* EXERCISE
Look for the string "after" in the data below, and copy each line that holds it.

* RECORDS
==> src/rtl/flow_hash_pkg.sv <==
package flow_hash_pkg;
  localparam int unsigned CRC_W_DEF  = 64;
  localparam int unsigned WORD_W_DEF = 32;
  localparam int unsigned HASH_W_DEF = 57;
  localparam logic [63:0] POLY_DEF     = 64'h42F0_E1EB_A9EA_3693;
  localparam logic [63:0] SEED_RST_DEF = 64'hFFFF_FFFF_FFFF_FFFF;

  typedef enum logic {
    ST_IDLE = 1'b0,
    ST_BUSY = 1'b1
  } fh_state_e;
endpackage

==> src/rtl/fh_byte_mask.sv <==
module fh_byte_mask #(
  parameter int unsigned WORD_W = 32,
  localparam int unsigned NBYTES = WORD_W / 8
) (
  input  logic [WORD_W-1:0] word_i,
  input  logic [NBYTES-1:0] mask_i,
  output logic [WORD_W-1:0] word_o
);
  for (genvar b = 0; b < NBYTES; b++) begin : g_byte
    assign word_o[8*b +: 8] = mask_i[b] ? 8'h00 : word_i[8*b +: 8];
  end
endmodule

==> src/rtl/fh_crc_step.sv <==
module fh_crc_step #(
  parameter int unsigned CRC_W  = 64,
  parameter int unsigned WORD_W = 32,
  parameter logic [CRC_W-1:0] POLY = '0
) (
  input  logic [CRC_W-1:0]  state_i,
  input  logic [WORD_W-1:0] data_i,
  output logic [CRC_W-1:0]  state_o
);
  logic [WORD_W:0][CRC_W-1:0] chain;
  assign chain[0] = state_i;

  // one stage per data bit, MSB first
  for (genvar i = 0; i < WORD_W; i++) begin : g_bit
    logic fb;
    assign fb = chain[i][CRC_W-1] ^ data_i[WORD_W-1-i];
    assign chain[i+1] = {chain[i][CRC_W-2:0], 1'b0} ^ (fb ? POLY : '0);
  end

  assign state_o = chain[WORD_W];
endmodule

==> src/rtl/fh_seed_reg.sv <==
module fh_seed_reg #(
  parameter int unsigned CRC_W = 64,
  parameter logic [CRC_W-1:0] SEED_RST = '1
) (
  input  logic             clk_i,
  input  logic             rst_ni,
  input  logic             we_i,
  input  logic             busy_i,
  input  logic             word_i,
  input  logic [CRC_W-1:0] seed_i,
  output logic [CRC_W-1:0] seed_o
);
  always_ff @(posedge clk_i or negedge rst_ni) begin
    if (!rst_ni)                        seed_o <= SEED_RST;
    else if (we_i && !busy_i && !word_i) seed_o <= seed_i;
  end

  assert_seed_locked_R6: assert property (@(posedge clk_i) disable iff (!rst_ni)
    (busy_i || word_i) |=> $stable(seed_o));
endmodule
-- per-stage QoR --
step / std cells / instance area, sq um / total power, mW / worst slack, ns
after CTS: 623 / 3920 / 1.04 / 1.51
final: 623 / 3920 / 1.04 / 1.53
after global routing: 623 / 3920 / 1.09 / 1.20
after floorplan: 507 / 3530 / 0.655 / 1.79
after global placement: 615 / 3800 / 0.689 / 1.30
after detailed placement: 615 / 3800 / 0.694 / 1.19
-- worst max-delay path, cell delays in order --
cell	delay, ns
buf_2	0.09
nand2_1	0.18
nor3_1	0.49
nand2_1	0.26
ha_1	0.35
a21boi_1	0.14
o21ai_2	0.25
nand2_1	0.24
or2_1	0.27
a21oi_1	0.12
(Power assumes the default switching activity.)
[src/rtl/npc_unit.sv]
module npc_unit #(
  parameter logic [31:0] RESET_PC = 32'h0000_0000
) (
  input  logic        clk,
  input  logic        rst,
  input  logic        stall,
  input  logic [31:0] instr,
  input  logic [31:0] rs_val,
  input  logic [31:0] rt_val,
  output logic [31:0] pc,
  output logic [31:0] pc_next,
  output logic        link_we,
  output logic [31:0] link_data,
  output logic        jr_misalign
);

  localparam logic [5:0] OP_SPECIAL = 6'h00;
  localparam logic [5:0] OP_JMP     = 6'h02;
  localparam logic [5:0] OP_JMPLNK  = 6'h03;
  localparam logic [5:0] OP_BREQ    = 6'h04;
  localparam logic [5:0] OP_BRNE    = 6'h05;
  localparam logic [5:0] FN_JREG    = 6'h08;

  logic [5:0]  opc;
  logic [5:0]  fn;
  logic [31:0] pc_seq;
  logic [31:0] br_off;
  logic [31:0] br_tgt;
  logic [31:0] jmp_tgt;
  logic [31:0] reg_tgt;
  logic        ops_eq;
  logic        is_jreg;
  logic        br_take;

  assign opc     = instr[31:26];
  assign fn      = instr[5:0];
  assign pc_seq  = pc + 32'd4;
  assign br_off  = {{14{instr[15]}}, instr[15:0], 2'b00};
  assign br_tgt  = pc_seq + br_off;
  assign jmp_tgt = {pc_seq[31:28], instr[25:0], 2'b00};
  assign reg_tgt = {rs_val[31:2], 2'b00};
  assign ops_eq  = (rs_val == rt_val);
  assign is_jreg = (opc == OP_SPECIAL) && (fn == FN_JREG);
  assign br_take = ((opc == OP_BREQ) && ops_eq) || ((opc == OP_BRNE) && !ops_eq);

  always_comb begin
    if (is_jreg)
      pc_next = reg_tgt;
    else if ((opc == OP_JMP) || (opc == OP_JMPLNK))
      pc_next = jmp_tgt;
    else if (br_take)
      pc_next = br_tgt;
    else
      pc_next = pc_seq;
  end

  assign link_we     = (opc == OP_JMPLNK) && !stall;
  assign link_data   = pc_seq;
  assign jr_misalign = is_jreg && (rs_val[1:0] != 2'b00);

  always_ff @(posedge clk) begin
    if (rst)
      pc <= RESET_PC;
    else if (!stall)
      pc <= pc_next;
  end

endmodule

* YOUR RESPONSE
after CTS: 623 / 3920 / 1.04 / 1.51
after global routing: 623 / 3920 / 1.09 / 1.20
after floorplan: 507 / 3530 / 0.655 / 1.79
after global placement: 615 / 3800 / 0.689 / 1.30
after detailed placement: 615 / 3800 / 0.694 / 1.19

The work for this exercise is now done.